A Short History


Foreword by the late Geoffrey Campion MBE

It is most difficult to cover all the hard work and effort since 1986 and especially in the early years leading to the court case in 1990. It is therefore only possible to outline the main points of the main campaign. Enormous thanks must be given to the main group who met during the 1980s keeping their faith and contributing financially to Margaret, my daughter in law, who spent many hours typing letters to all those pensioners who rallied to the call and without whom that fight could not have taken place; let alone won. It would be remiss of me not to mention the help given so freely by friends and relatives in offering their office machinery, photocopying and fax facilities.

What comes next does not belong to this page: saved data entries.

--- src/rtl/pwm_capture.sv ---
// PWM capture: measures high time and period of pwm_in in prescaler ticks.
// Optional glitch filter enabled by defining PWM_CAPTURE_FILTER_EN.
module pwm_capture #(
  parameter int WIDTH       = 8,
  parameter int TIMER_WIDTH = 15
) (
  input  logic                   clk,
  input  logic                   rst,
  input  logic [TIMER_WIDTH-1:0] timer_final_value,
  input  logic                   pwm_in,
  output logic [WIDTH:0]         duty_meas,
  output logic [WIDTH:0]         period_meas,
  output logic                   meas_valid,
  output logic                   timeout,
  output logic                   level
);

  localparam int CW = WIDTH + 1;
  localparam logic [CW-1:0] SAT = '1;

  typedef enum logic [1:0] {S_IDLE, S_HIGH, S_LOW} state_t;

  state_t                 state_q;
  logic [1:0]             sync_q;
  logic [TIMER_WIDTH-1:0] presc_q;
  logic                   sample_q;
  logic                   sample_d;
  logic                   tick;
  logic [CW-1:0]          high_q;
  logic [CW-1:0]          period_q;
  logic [CW-1:0]          duty_q;
  logic [CW-1:0]          per_meas_q;
  logic                   valid_q;
  logic                   timeout_q;
  logic [CW-1:0]          high_inc;
  logic [CW-1:0]          period_inc;

  function automatic logic [CW-1:0] sat_inc(input logic [CW-1:0] v);
    return (v == SAT) ? SAT : v + CW'(1);
  endfunction

  always_comb begin
    tick       = (presc_q >= timer_final_value);
    high_inc   = sat_inc(high_q);
    period_inc = sat_inc(period_q);
  end

`ifdef PWM_CAPTURE_FILTER_EN
  // Counts consecutive ticks on which the synced input disagrees with sample.
  logic [1:0] filt_q;

  always_comb begin
    sample_d = sample_q;
    if (tick && (sync_q[1] != sample_q) && (filt_q == 2'd2)) begin
      sample_d = sync_q[1];
    end
  end

  always_ff @(posedge clk) begin
    if (rst) begin
      filt_q <= 2'd0;
    end else if (tick) begin
      if ((sync_q[1] == sample_q) || (filt_q == 2'd2)) begin
        filt_q <= 2'd0;
      end else begin
        filt_q <= filt_q + 2'd1;
      end
    end
  end
`else
  always_comb begin
    sample_d = tick ? sync_q[1] : sample_q;
  end
`endif

  always_ff @(posedge clk) begin
    if (rst) begin
      state_q    <= S_IDLE;
      sync_q     <= 2'b00;
      presc_q    <= '0;
      sample_q   <= 1'b0;
      high_q     <= '0;
      period_q   <= '0;
      duty_q     <= '0;
      per_meas_q <= '0;
      valid_q    <= 1'b0;
      timeout_q  <= 1'b0;
    end else begin
      sync_q   <= {sync_q[0], pwm_in};
      presc_q  <= tick ? '0 : presc_q + TIMER_WIDTH'(1);
      sample_q <= sample_d;
      valid_q  <= 1'b0;
      if (tick) begin
        case (state_q)
          S_IDLE: begin
            if (sample_d && !sample_q) begin
              high_q   <= CW'(1);
              period_q <= CW'(1);
              state_q  <= S_HIGH;
            end
          end
          S_HIGH: begin
            if (period_inc == SAT) begin
              timeout_q  <= 1'b1;
              duty_q     <= sample_d ? SAT : '0;
              per_meas_q <= SAT;
              valid_q    <= 1'b1;
              state_q    <= S_IDLE;
            end else begin
              period_q <= period_inc;
              if (sample_d) begin
                high_q <= high_inc;
              end else begin
                state_q <= S_LOW;
              end
            end
          end
          S_LOW: begin
            // In LOW the previous sample is 0, so a high sample is a rising edge.
            if (sample_d) begin
              duty_q     <= high_q;
              per_meas_q <= period_q;
              valid_q    <= 1'b1;
              timeout_q  <= 1'b0;
              high_q     <= CW'(1);
              period_q   <= CW'(1);
              state_q    <= S_HIGH;
            end else if (period_inc == SAT) begin
              timeout_q  <= 1'b1;
              duty_q     <= '0;
              per_meas_q <= SAT;
              valid_q    <= 1'b1;
              state_q    <= S_IDLE;
            end else begin
              period_q <= period_inc;
            end
          end
          default: state_q <= S_IDLE;
        endcase
      end
    end
  end

  assign duty_meas   = duty_q;
  assign period_meas = per_meas_q;
  assign meas_valid  = valid_q;
  assign timeout     = timeout_q;
  assign level       = sample_q;

endmodule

Given at the end is a list of acknowledgments to others who played their part.


Prior to 1986 a group of pensioners from Players’ Sales Office kept in touch through meeting on the first Friday of each month at the then Players’ Recreational and Social Club. This ‘cosy get-together’ continued until April 1986, when two significant events took place.

1. The then Chancellor’s Finance Act, with its effects upon Occupational Pension Fund surpluses.

2. Take over of Imperial Group by Hanson Trust, as it then was.

From Newspaper reports it appeared that the Imperial Tobacco Pension Fund had a large surplus and fears were raised that perhaps this surplus had been the attraction to the new owner.

Fortunately, as it turned out, Geoff Campion and Bill Garton were in this group which decided to get to know more about Occupational Pensions, attempt to monitor pension fund activities in general, but the Imperial one in particular. IMPAC was born. Fears were certainly justified when in the late 1986 the troubles of the Courage’s pensioners made the news prompting the group into raising its profile. Geoff Campion volunteered to co-ordinate ideas and become spokesman. He wrote to the Prime Minister, Government Ministers, Members of Parliament, radio, television and newspapers to voice the fears of the group.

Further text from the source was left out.